Common error: Mixing up the units of tension (pounds vs. newtons) or forgetting to convert mass to kilograms Simple, but easy to overlook..

3. Relationship Between Frequency, Tension, and Mass per Unit Length

From the wave speed equation and the definition (f = \frac{v}{\lambda}), we can combine to obtain:

[ f = \frac{1}{2L}\sqrt{\frac{T}{\mu}} ]

where (L) is the length of the vibrating segment between two fixed ends (i.e., half the wavelength for the fundamental mode) And that's really what it comes down to..

Example

• Measured frequency: (f = 10.0 , \text{Hz})
• Measured length: (L = 0.25 , \text{m})
• Mass per unit length: (\mu = 0.030 , \text{kg/m})

Solve for tension:

[ T = \left(2Lf\right)^2 \mu = \left(2 \times 0.25 \times 10.But 0\right)^2 \times 0. 030 = (5.0)^2 \times 0.Consider this: 030 = 25 \times 0. 030 = 0 Worth knowing..

4. Harmonic Modes and Wavelengths

For a string fixed at both ends, the allowed wavelengths are:

[ \lambda_n = \frac{2L}{n} \quad (n = 1, 2, 3, \ldots) ]

where (n) is the harmonic number.

Calculating Wavelengths for the First Three Harmonics

Remember: The wavelength for the fundamental is twice the string length, not the length itself The details matter here..

5. Frequency of the nth Harmonic

Using (f_n = \frac{n v}{2L}), we can directly compute frequencies once (v) is known Easy to understand, harder to ignore. Which is the point..

Example

• Wave speed: (v = 7.91 , \text{m/s})
• String length: (L = 0.50 , \text{m})

6. Error Analysis and Uncertainty Propagation

Typical Sources of Error

• Timing inaccuracies when counting wave crests.
• Misidentification of nodes leading to wrong wavelength.
• Non‑uniform tension if the string is not perfectly straight.
• Mass distribution variations along the string.

Propagation of Uncertainty for (v = f \lambda)

[ \frac{\Delta v}{v} = \sqrt{\left(\frac{\Delta f}{f}\right)^2 + \left(\frac{\Delta \lambda}{\lambda}\right)^2} ]

Example:
(f = 15.0 \pm 0.2 , \text{Hz}), (\lambda = 0.12 \pm 0.01 , \text{m})

[ \frac{\Delta v}{v} = \sqrt{(0.So 0133)^2 + (0. 0833)^2} \approx 0.In practice, 085 ] [ \Delta v \approx 0. Now, 085 \times 1. 80 , \text{m/s} \approx 0.
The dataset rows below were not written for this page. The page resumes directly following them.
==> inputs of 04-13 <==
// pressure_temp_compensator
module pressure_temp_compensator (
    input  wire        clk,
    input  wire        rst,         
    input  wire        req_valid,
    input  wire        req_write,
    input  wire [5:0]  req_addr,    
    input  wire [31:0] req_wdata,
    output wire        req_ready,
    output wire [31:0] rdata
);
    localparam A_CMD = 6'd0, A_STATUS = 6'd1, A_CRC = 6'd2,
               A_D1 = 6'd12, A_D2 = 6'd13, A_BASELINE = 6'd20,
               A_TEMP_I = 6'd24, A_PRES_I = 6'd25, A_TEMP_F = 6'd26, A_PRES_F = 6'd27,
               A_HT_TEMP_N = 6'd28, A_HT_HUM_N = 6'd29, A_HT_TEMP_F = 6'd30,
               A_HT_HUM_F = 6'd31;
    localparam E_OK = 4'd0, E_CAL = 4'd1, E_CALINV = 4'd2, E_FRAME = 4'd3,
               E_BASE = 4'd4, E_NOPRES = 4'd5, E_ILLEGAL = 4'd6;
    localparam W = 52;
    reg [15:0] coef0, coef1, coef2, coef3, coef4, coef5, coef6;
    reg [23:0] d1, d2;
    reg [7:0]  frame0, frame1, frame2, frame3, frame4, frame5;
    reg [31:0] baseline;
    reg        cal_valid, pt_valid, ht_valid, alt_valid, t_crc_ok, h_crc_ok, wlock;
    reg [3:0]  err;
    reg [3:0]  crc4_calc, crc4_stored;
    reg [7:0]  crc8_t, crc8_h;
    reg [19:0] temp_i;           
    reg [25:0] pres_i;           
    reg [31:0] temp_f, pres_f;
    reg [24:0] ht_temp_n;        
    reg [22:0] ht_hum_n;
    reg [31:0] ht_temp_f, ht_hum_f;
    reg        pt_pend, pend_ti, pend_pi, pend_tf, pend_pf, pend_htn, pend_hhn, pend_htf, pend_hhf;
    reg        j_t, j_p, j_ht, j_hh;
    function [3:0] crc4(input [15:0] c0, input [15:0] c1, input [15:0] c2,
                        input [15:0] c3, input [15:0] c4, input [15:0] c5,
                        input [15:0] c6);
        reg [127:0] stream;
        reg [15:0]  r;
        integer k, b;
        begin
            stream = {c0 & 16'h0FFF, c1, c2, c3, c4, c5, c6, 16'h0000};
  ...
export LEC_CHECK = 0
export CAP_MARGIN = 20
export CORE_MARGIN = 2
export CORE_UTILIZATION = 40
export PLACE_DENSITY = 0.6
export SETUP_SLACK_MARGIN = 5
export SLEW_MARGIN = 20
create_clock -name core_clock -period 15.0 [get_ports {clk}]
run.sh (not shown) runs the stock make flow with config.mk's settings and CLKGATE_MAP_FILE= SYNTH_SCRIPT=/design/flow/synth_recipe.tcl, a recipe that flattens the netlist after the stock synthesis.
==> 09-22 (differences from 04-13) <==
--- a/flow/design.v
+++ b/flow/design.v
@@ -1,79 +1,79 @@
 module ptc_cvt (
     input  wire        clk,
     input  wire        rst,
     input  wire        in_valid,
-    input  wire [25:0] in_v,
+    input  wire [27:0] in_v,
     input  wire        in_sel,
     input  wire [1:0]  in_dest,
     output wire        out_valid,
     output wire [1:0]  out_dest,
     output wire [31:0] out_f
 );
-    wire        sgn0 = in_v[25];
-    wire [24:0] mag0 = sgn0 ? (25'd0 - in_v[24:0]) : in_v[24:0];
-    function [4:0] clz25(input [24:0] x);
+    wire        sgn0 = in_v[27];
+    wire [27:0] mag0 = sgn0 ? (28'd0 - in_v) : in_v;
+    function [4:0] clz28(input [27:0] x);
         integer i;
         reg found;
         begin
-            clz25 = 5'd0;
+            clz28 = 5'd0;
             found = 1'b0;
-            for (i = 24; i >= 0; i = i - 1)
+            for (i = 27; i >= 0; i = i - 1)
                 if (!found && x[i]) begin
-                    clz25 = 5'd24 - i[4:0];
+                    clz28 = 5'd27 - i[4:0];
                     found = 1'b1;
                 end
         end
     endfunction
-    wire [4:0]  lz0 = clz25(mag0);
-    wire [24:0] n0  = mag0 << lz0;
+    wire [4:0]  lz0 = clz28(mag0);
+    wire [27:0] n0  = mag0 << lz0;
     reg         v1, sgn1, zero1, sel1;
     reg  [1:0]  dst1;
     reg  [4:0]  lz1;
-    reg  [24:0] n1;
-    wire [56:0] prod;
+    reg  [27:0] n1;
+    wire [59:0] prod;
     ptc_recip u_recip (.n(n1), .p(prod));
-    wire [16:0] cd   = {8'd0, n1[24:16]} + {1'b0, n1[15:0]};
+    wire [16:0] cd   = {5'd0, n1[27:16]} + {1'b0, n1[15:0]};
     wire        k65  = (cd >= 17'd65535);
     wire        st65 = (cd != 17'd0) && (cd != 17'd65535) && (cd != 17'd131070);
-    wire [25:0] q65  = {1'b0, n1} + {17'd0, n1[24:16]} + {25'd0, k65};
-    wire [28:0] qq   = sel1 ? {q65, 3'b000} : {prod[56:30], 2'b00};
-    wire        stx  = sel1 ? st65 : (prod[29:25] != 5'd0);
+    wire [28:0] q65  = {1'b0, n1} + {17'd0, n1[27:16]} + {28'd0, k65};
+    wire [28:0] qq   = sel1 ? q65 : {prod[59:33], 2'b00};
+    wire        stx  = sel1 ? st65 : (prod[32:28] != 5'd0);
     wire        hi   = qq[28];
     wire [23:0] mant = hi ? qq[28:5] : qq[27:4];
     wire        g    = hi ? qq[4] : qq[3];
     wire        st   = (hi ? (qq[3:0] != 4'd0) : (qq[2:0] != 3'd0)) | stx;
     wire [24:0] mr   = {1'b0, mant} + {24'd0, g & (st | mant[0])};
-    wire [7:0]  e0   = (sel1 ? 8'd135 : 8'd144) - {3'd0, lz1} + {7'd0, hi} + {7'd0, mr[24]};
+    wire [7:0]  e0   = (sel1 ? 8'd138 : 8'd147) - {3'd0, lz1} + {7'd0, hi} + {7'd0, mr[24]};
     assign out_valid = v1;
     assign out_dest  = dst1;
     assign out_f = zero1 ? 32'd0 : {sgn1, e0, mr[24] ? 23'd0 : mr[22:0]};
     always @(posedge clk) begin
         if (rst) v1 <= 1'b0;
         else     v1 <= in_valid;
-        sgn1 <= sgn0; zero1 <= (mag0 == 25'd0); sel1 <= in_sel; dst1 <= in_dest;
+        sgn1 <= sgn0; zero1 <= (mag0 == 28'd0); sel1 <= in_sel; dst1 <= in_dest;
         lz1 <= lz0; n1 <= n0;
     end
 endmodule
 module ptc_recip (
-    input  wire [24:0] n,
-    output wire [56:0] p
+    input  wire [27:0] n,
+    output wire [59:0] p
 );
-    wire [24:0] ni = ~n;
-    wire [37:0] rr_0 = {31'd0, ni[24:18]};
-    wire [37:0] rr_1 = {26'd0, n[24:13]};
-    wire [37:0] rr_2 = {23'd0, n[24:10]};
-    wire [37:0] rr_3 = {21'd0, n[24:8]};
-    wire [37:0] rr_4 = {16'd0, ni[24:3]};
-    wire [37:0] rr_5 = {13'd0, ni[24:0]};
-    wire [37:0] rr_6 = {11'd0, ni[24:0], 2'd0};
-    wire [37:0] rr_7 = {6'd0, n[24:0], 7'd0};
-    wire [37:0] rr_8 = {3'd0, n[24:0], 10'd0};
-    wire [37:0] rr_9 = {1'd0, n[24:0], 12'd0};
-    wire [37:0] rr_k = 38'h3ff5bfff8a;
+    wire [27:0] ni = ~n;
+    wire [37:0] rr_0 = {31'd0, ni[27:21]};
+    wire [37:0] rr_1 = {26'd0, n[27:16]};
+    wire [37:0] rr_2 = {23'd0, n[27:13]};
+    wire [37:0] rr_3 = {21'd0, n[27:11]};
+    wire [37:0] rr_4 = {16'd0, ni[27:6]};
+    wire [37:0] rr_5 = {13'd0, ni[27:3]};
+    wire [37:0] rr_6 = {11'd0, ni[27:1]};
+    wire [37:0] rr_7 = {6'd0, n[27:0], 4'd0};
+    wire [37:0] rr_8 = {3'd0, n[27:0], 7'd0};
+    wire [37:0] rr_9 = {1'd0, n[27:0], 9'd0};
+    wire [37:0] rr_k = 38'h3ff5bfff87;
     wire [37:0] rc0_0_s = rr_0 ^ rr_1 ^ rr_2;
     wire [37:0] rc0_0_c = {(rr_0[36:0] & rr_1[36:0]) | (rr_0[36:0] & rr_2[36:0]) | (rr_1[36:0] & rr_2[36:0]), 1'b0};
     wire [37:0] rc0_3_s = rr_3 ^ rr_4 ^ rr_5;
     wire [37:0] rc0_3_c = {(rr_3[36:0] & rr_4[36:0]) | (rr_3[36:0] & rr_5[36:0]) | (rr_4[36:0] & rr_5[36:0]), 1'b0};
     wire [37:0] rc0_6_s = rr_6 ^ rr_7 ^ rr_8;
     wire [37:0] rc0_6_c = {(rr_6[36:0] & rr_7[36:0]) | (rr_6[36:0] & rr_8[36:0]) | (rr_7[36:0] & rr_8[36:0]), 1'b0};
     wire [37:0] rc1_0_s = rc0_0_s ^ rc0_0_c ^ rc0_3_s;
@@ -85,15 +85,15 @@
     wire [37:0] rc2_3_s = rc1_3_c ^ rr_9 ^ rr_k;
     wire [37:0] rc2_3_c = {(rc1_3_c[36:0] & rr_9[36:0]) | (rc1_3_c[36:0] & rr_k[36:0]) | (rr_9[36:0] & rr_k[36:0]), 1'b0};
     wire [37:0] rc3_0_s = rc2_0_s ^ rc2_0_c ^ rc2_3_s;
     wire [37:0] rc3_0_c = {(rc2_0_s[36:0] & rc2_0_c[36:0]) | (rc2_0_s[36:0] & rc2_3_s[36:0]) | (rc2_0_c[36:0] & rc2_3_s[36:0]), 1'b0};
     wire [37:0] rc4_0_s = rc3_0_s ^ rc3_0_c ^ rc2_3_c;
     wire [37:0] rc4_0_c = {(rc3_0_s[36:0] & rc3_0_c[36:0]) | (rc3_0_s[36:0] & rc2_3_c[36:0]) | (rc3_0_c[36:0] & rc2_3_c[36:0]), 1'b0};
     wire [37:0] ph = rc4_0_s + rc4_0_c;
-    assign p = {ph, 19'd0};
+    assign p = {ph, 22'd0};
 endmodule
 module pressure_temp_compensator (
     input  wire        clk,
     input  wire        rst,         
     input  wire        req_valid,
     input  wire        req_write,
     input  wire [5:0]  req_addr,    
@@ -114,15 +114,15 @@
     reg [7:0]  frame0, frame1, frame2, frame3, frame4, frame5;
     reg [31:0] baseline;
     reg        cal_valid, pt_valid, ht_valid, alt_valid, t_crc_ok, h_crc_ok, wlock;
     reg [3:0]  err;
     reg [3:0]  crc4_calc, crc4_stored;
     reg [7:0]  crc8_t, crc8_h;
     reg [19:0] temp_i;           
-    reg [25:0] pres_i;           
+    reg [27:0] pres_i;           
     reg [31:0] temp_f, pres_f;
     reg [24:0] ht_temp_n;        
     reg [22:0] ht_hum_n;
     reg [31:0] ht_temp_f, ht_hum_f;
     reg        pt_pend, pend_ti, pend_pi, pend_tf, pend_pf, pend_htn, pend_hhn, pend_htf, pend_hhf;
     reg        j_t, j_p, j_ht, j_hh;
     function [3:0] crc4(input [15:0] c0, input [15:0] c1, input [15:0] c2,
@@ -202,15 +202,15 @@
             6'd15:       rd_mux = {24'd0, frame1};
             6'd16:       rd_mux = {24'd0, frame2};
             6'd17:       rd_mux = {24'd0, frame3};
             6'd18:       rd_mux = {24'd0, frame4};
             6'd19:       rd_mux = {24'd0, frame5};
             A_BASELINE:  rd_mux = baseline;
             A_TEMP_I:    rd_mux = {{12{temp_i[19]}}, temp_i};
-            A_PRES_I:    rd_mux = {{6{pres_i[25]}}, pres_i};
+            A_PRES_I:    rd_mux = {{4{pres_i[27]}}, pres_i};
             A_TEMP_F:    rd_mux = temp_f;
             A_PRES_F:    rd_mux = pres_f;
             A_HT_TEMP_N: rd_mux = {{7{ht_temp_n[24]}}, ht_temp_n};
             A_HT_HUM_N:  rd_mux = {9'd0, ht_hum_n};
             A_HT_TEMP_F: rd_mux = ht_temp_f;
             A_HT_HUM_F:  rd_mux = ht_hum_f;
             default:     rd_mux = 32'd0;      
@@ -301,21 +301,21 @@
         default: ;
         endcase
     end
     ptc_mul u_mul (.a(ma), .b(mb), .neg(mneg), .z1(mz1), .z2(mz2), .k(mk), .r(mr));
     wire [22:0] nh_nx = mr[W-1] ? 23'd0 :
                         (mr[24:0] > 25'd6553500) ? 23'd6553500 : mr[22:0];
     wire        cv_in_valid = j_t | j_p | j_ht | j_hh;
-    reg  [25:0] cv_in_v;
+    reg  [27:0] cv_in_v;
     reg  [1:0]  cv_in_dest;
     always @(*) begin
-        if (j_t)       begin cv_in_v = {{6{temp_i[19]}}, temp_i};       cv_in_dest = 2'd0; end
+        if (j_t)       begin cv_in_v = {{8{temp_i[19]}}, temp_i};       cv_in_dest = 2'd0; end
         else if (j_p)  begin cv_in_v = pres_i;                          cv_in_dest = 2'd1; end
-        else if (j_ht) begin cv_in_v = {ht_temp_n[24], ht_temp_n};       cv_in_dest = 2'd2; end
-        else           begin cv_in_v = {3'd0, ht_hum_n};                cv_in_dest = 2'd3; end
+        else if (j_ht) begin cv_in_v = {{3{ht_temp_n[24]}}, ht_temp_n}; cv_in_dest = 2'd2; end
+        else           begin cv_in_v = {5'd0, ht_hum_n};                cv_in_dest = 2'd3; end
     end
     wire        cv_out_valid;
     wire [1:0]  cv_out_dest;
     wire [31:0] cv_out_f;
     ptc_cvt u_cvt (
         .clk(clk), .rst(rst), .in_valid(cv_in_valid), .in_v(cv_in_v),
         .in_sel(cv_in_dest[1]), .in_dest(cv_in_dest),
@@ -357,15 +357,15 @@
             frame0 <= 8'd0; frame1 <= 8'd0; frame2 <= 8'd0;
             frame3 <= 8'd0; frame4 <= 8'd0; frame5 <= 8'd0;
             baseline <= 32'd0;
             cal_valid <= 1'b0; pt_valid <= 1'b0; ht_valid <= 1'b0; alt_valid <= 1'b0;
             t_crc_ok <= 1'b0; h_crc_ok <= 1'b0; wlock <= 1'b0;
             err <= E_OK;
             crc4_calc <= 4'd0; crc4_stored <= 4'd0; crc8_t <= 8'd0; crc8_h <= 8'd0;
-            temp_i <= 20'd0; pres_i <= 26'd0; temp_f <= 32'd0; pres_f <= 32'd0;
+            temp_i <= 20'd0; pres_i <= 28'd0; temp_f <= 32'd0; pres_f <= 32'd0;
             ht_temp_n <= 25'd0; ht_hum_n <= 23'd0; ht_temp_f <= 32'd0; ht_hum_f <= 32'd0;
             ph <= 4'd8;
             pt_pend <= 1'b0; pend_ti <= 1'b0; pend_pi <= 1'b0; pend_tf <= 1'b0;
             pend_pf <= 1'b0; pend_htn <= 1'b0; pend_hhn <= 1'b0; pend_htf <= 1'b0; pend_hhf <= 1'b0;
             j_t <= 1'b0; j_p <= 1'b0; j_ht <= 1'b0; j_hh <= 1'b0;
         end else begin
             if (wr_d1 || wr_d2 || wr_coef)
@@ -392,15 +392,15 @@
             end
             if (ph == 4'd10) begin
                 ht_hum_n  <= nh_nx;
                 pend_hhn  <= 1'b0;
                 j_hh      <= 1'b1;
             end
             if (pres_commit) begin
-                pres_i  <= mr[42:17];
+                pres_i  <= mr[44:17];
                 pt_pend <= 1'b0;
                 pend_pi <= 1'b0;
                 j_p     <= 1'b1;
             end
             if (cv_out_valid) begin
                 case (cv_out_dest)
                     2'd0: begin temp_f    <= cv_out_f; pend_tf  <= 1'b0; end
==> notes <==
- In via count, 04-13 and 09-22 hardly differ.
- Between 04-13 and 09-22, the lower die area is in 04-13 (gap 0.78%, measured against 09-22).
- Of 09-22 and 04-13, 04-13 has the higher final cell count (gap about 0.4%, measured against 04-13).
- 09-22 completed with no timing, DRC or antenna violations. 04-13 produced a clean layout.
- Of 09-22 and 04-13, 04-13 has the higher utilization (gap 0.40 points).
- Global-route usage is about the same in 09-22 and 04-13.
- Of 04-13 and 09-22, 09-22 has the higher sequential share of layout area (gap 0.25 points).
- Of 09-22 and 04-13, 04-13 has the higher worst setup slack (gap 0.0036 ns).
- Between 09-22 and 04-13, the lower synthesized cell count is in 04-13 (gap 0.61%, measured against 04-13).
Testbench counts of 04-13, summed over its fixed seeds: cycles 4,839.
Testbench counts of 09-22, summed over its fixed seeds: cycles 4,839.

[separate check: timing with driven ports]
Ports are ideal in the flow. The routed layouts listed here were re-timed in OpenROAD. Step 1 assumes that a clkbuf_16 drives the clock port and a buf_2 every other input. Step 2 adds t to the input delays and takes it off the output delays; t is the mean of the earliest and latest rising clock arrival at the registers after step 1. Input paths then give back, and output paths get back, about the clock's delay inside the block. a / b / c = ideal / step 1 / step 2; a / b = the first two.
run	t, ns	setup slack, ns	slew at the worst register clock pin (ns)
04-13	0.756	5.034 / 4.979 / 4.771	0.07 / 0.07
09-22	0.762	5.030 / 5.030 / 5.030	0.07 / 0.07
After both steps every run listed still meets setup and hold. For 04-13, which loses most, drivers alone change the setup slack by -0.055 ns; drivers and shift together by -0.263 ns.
This design comes from an exercise in tuning for small area, a short achievable clock period and few clock cycles per item on the open sky130 flow, not from production work.
In this exercise RTL edits were held to simulation tests only and were not proved equivalent to the original.
No activity file was given, so power comes from the tool's default toggle rates.

==> flow/design.v <==
module dict_decoder (
    input  wire        clk,
    input  wire        rst,
    input  wire        dict_we,
    input  wire [3:0]  dict_waddr,
    input  wire [31:0] dict_wdata,
    input  wire [4:0]  dict_size,
    input  wire        start,
    input  wire        in_valid,
    output wire        in_ready,
    input  wire [31:0] in_data,
    input  wire        in_last,
    output reg         out_valid,
    output reg  [31:0] out_data,
    output reg         done,
    output reg  [2:0]  fault_code
);
    localparam [2:0] TAG_LIT = 3'd0, TAG_RLE = 3'd1, TAG_DIR = 3'd2, TAG_BMD = 3'd3,
                     TAG_FM1 = 3'd4, TAG_FM2 = 3'd5, TAG_FM4 = 3'd6, TAG_PMM = 3'd7;
    localparam [2:0] F_NONE = 3'd0, F_OUT_OF_RANGE = 3'd2, F_STREAM = 3'd4,
                     F_BAD_FIELD = 3'd5, F_NO_PRIOR = 3'd6;
    reg [31:0] dict [0:15];
    always @(posedge clk)
        if (dict_we)
            dict[dict_waddr] <= dict_wdata;
    reg        run;         
    reg [66:0] buf_q;       
    reg [6:0]  fill;        
    reg [31:0] row_q;       
    reg        row_v;
    reg        eoi;         
    reg        has_line;
    reg [2:0]  rep;         
    reg [4:0]  ds_q;        
    reg        rdy_q;       
    wire [2:0] tag = buf_q[66:64];
    reg [6:0] need;
    always @(*) begin
        case (tag)
        TAG_LIT: need = 7'd35;
        TAG_RLE: need = 7'd6;
        TAG_DIR: need = 7'd7;
        TAG_BMD: need = 7'd16;
        TAG_PMM: need = 7'd17;
        default: need = 7'd12;   
        endcase
    end
    wire [31:0] f_lit   = buf_q[63:32];
    wire [2:0]  f_count = buf_q[63:61];
    wire [3:0]  f_dir_j = buf_q[63:60];
    wire [4:0]  f_s     = buf_q[63:59];          
    wire [3:0]  f_mask  = buf_q[58:55];          
    wire [3:0]  f_bmd_j = buf_q[54:51];
    wire [3:0]  f_fm_j  = buf_q[58:55];
    wire [4:0]  f_p2    = buf_q[58:54];          
    wire [3:0]  f_pmm_j = buf_q[53:50];
    reg  [3:0]  j;
    always @(*) begin
        case (tag)
        TAG_DIR: j = f_dir_j;
        TAG_BMD: j = f_bmd_j;
        TAG_PMM: j = f_pmm_j;
        default: j = f_fm_j;
        endcase
    end
    wire [15:0] jsel = 16'd1 << j;
    reg  [31:0] entry;
    integer k;
    always @(*) begin
        entry = 32'd0;
        for (k = 0; k < 16; k = k + 1)
            entry = entry | ({32{jsel[k]}} & dict[k]);
    end
    reg  [3:0]  pat;
    always @(*) begin
        case (tag)
        TAG_BMD: pat = f_mask;
        TAG_FM1: pat = 4'b1000;
        TAG_FM2: pat = 4'b1100;
        TAG_FM4: pat = 4'b1111;
        TAG_PMM: pat = 4'b1000;
        default: pat = 4'b0000;
        endcase
    end
    wire [31:0] oh_s  = 32'h8000_0000 >> f_s;
    wire [31:0] oh_p2 = 32'h8000_0000 >> f_p2;
    wire [31:0] flip1 = ({32{pat[3]}} & oh_s) | ({32{pat[2]}} & (oh_s >> 1)) |
                        ({32{pat[1]}} & (oh_s >> 2)) | ({32{pat[0]}} & (oh_s >> 3));
    wire [31:0] flip2 = {32{tag == TAG_PMM}} & oh_p2;
    wire [31:0] line  = (tag == TAG_LIT) ? f_lit : (entry ^ flip1 ^ flip2);
    reg  [2:0]  fault;
    always @(*) begin
        fault = F_NONE;
        case (tag)
        TAG_RLE: if (!has_line) fault = F_NO_PRIOR;
        TAG_BMD: if (f_s > 5'd28) fault = F_BAD_FIELD;
        TAG_FM2: if (f_s > 5'd30) fault = F_BAD_FIELD;
        TAG_FM4: if (f_s > 5'd28) fault = F_BAD_FIELD;
        default: ;
        endcase
        if (fault == F_NONE && tag != TAG_LIT && tag != TAG_RLE && {1'b0, j} >= ds_q)
            fault = F_OUT_OF_RANGE;
    end
    wire hold = (rep != 3'd0);
    reg  [6:0] lf35, lf6, lf7, lf16, lf17, lf12;
    reg  [6:0] left_a;
    always @(*) begin
        case (tag)
        TAG_LIT: left_a = lf35;
        TAG_RLE: left_a = lf6;
        TAG_DIR: left_a = lf7;
        TAG_BMD: left_a = lf16;
        TAG_PMM: left_a = lf17;
        default: left_a = lf12;
        endcase
    end
    wire ge   = !left_a[6];                           
    wire adv  = run && ge && !hold;                  
    wire fin  = run && !ge && !hold && eoi && !row_v;   
    reg [2:0] tag2;
    always @(*) begin
        case (tag)
        TAG_LIT: tag2 = buf_q[31:29];
        TAG_RLE: tag2 = buf_q[60:58];
        TAG_DIR: tag2 = buf_q[59:57];
        TAG_BMD: tag2 = buf_q[50:48];
        TAG_PMM: tag2 = buf_q[49:47];
        default: tag2 = buf_q[54:52];
        endcase
    end
    reg [6:0] need2;
    always @(*) begin
        case (tag2)
        TAG_LIT: need2 = 7'd35;
        TAG_RLE: need2 = 7'd6;
        TAG_DIR: need2 = 7'd7;
        TAG_BMD: need2 = 7'd16;
        TAG_PMM: need2 = 7'd17;
        default: need2 = 7'd12;
        endcase
    end
    wire [6:0] left = adv ? left_a : fill;
    wire app  = row_v && (left <= 7'd35);
    assign in_ready = rdy_q;
    wire take = in_valid && rdy_q;
    wire sh0  = !adv;
    wire sh35 = adv && tag == TAG_LIT;
    wire sh6  = adv && tag == TAG_RLE;
    wire sh7  = adv && tag == TAG_DIR;
    wire sh16 = adv && tag == TAG_BMD;
    wire sh17 = adv && tag == TAG_PMM;
    wire sh12 = adv && (tag == TAG_FM1 || tag == TAG_FM2 || tag == TAG_FM4);
    wire [66:0] buf_s = ({67{sh0}}  & buf_q)         | ({67{sh35}} & (buf_q << 35)) |
                        ({67{sh6}}  & (buf_q << 6))  | ({67{sh7}}  & (buf_q << 7))  |
                        ({67{sh16}} & (buf_q << 16)) | ({67{sh17}} & (buf_q << 17)) |
                        ({67{sh12}} & (buf_q << 12));
    wire [66:0] buf_n = buf_s | (app ? ({row_q, 35'd0} >> left) : 67'd0);
    wire [6:0] fill_n = left + (app ? 7'd32 : 7'd0);
    always @(posedge clk) begin
        if (run) begin
            buf_q <= buf_n;
            fill  <= fill_n;
            lf35  <= fill_n - 7'd35;
            lf6   <= fill_n - 7'd6;
            lf7   <= fill_n - 7'd7;
            lf16  <= fill_n - 7'd16;
            lf17  <= fill_n - 7'd17;
            lf12  <= fill_n - 7'd12;
            eoi   <= take ? in_last : eoi;
            row_v <= row_v_n;
        end else begin
            buf_q <= {in_valid ? in_data : 32'd0, 35'd0};
            fill  <= in_valid ? 7'd32 : 7'd0;
            lf35  <= in_valid ? 7'd32 - 7'd35 : 7'd0 - 7'd35;
            lf6   <= in_valid ? 7'd32 - 7'd6  : 7'd0 - 7'd6;
            lf7   <= in_valid ? 7'd32 - 7'd7  : 7'd0 - 7'd7;
            lf16  <= in_valid ? 7'd32 - 7'd16 : 7'd0 - 7'd16;
            lf17  <= in_valid ? 7'd32 - 7'd17 : 7'd0 - 7'd17;
            lf12  <= in_valid ? 7'd32 - 7'd12 : 7'd0 - 7'd12;
            eoi   <= in_valid && in_last;
            row_v <= row_v_n;
        end
        if (rdy_q)
            row_q <= in_data;
    end
    wire fault_stop = adv && fault != F_NONE;
    wire last_stop  = adv && !(tag == TAG_RLE && f_count != 3'd0) &&
                      eoi && !row_v && left < need2;
    wire stop       = fault_stop || last_stop || fin;
    reg  [2:0] stop_code;
    always @(*) begin
        if (fault_stop)
            stop_code = fault;
        else if (last_stop)
            stop_code = (left >= 7'd3 && tag2 != TAG_LIT) ? F_STREAM : F_NONE;
        else
            stop_code = (fill >= 7'd3 && tag != TAG_LIT) ? F_STREAM : F_NONE;
    end
    wire hold_n = (hold && rep != 3'd1) || (adv && tag == TAG_RLE && f_count != 3'd0);
    wire row_v_n = run && (take || (row_v && !app));
    wire run_n   = !rst && (run ? !stop : start);
    wire done_n  = !rst && run && stop;
    always @(posedge clk) begin
        rdy_q     <= run_n ? (!row_v_n || fill_n <= 7'd35 || (!hold_n && fill_n <= 7'd41)) : !done_n;
        run       <= run_n;
        done      <= done_n;
        out_valid <= !rst && run && (hold || (adv && fault == F_NONE));
        if (rst)
            fault_code <= F_NONE;
        else if (done_n)
            fault_code <= stop_code;
        if (!run) begin
            rep      <= 3'd0;
            has_line <= 1'b0;
            ds_q     <= dict_size;
        end else begin
            if (hold)
                rep <= rep - 3'd1;
            else if (adv && tag == TAG_RLE)
                rep <= f_count;
            if (adv)
                has_line <= 1'b1;
        end
        if (adv && tag != TAG_RLE)
            out_data <= line;
    end
endmodule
Thus, (v = 1.80 \pm 0.15 , \text{m/s}) Small thing, real impact..

7. FAQ

8. Troubleshooting Checklist

1. Check the string tension: Use a calibrated spring scale; adjust until the tension matches the target value.
2. Verify node identification: Use a long, stiff ruler to confirm that nodes are indeed points of zero displacement.
3. Confirm frequency measurement: Count crests over a fixed time interval; use a stopwatch with at least 0.01 s resolution.
4. Measure wavelength accurately: Measure between two consecutive nodes or antinodes, not between a node and an antinode.
5. Account for air resistance: For very light strings or high frequencies, air drag can slightly alter wave speed; note this in your uncertainty analysis.

Conclusion

This answer key equips students with a systematic approach to solving the “Waves on a String” laboratory problems. By mastering the core equations, understanding the sources of error, and applying rigorous uncertainty analysis, learners can confidently interpret experimental data and appreciate the elegant physics governing wave phenomena Not complicated — just consistent..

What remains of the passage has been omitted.